Microsoft's gaming engineers are always on the move with new ideas and in today's revelations you'll see how they're thinking of new ways of advancing multiplayer video games. Specifically, users at home will be able to use their base Xbox and Kinect systems to create some amazing 3D environments for video games that could then be shared friends at home, outdoors or on the road that only have a smartphone or tablet at their disposal. If you're a lover of multiplayer games, then be assured that Microsoft's teams are hard at work with future advancements to enhance your gaming experience.
Microsoft's Patent Background
Computer gameplay is now widely available for a number of different computing devices. For example, computer games have been developed for home systems and portable systems such as tablets, mobile phones, and other devices. However, each device is generally supported by a specific gaming platform such that games for one device are not compatible with another device. As such, game players are unable to share a gaming experience unless each player has a compatible device.

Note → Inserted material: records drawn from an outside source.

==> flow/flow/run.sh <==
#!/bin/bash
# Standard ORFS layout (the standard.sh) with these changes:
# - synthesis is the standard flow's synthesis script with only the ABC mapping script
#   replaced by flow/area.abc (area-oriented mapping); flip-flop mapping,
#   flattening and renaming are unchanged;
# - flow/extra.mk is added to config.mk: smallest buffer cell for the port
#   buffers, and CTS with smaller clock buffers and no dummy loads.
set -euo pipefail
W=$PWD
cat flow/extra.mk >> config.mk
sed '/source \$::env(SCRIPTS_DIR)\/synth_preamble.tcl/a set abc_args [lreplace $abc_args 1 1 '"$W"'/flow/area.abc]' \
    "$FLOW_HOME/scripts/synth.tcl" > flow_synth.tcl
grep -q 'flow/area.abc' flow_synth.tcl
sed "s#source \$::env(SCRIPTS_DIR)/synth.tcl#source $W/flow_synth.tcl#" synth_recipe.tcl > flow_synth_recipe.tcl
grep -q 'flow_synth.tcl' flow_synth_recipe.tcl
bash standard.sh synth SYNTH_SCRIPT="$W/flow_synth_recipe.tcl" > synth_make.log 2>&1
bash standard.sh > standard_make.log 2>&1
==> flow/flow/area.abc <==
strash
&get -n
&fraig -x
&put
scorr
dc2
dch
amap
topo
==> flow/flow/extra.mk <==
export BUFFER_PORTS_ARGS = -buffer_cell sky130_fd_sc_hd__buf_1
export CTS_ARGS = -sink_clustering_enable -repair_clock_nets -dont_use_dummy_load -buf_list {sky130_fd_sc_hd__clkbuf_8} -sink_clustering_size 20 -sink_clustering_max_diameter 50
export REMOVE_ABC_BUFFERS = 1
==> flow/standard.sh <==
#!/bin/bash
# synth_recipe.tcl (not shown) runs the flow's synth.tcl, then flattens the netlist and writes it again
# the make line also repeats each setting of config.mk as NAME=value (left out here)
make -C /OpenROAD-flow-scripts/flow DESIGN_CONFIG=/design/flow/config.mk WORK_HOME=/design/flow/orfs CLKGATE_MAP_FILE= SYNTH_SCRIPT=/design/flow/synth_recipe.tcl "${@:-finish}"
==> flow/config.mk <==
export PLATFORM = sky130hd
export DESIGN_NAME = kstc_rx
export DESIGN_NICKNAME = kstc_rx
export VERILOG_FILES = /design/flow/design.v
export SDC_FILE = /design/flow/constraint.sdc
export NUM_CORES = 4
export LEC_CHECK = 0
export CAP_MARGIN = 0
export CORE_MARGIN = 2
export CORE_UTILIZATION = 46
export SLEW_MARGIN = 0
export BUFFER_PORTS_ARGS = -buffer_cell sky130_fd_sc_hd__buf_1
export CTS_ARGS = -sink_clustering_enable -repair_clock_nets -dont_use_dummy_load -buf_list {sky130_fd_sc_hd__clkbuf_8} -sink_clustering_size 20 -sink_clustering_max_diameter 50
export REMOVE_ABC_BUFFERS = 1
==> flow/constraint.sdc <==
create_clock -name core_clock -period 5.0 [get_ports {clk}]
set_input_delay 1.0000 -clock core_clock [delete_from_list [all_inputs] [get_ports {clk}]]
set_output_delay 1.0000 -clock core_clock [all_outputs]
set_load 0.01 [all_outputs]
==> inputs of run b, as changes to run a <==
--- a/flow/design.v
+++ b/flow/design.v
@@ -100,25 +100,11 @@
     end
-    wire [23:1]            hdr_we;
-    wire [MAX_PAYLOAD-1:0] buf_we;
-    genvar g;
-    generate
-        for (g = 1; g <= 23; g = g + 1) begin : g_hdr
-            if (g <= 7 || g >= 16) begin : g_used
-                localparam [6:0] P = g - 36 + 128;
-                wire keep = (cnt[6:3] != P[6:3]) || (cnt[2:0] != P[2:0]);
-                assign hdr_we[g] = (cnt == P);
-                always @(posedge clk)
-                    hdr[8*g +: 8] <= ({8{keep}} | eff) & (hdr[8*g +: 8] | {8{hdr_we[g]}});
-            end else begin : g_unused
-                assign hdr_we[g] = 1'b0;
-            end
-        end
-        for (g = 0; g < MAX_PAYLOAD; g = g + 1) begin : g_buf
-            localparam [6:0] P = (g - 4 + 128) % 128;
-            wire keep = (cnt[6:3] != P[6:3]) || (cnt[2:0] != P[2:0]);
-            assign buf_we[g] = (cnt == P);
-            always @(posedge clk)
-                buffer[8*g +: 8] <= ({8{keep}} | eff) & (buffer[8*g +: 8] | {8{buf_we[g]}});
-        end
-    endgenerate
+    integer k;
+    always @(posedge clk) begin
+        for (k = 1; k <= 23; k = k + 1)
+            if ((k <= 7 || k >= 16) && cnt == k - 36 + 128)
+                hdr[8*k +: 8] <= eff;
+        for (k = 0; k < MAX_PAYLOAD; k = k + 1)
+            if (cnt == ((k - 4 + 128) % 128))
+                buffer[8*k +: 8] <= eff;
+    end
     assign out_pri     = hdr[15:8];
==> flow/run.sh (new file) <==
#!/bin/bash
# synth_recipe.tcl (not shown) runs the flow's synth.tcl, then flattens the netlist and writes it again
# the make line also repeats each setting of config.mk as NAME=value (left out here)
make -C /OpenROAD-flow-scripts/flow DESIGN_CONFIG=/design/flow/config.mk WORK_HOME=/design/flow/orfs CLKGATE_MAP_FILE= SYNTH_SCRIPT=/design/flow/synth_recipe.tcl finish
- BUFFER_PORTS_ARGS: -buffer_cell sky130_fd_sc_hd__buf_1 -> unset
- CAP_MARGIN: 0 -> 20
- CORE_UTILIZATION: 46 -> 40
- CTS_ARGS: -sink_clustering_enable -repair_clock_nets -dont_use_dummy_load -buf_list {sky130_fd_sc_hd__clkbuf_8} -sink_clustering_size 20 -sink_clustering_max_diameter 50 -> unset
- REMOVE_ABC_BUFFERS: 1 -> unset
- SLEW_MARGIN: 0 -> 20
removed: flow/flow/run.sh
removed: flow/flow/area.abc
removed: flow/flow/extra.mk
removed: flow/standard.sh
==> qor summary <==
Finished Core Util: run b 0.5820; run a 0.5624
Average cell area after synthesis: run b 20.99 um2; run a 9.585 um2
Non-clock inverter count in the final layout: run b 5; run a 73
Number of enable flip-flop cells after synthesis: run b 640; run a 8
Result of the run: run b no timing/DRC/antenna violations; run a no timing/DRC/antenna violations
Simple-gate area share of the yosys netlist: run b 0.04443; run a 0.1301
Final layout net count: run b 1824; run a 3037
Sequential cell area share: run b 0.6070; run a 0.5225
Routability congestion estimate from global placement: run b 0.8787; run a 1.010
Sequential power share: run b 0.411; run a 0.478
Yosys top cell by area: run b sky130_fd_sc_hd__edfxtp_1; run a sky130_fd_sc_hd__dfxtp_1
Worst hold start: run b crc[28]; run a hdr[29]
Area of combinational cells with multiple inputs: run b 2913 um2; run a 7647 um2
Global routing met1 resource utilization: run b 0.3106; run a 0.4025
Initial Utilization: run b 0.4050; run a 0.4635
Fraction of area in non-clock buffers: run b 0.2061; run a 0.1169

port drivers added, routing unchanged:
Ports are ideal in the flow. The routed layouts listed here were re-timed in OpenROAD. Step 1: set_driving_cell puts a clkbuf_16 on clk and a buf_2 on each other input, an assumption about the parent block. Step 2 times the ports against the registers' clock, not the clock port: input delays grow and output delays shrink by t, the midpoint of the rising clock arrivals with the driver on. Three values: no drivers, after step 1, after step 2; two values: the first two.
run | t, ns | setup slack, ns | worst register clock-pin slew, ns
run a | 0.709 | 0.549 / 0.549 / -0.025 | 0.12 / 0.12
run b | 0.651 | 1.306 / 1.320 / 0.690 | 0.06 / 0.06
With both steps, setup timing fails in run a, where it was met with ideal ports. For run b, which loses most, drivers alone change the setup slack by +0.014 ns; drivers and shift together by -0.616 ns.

And even in cases where some degree of interoperability is achieved, prior solutions can be limited in the quality and character of interaction between devices.
Microsoft's Multi-Platform Gaming System
Microsoft's invention relates to systems and methods for multi-platform motion interactivity.
As an initial non-limiting example, a gaming console and associated depth camera will be able to yield a displayed scene in which motions of a player are detected to yield corresponding motions in an on-screen avatar shown in the displayed scene on your HDTV.
The gaming console will be able to then send the motion data to a smartphone or other device such as a tablet operated by a second player so that the second player is able to see a representation of the avatar's movements on the screen of their smartphone.
One aspect of the system that could greatly enhance multi-player cross-platform interactivity is the ability to share motion data between devices. Motion may be detected by one or more of the interacting devices, and this motion data could be communicated between devices to control the shared interactive experience.
Microsoft goes on to describe that your buddy with a smartphone will be able to actually respond to the action on their screen with a game initiated on an Xbox system at your friend's home. Your buddy with the smartphone will be able to interact with the same avatar. This creates a shared experience in the form of dynamic visual gameplay depictions displayed on one or both of the game console's display and the smartphone's display.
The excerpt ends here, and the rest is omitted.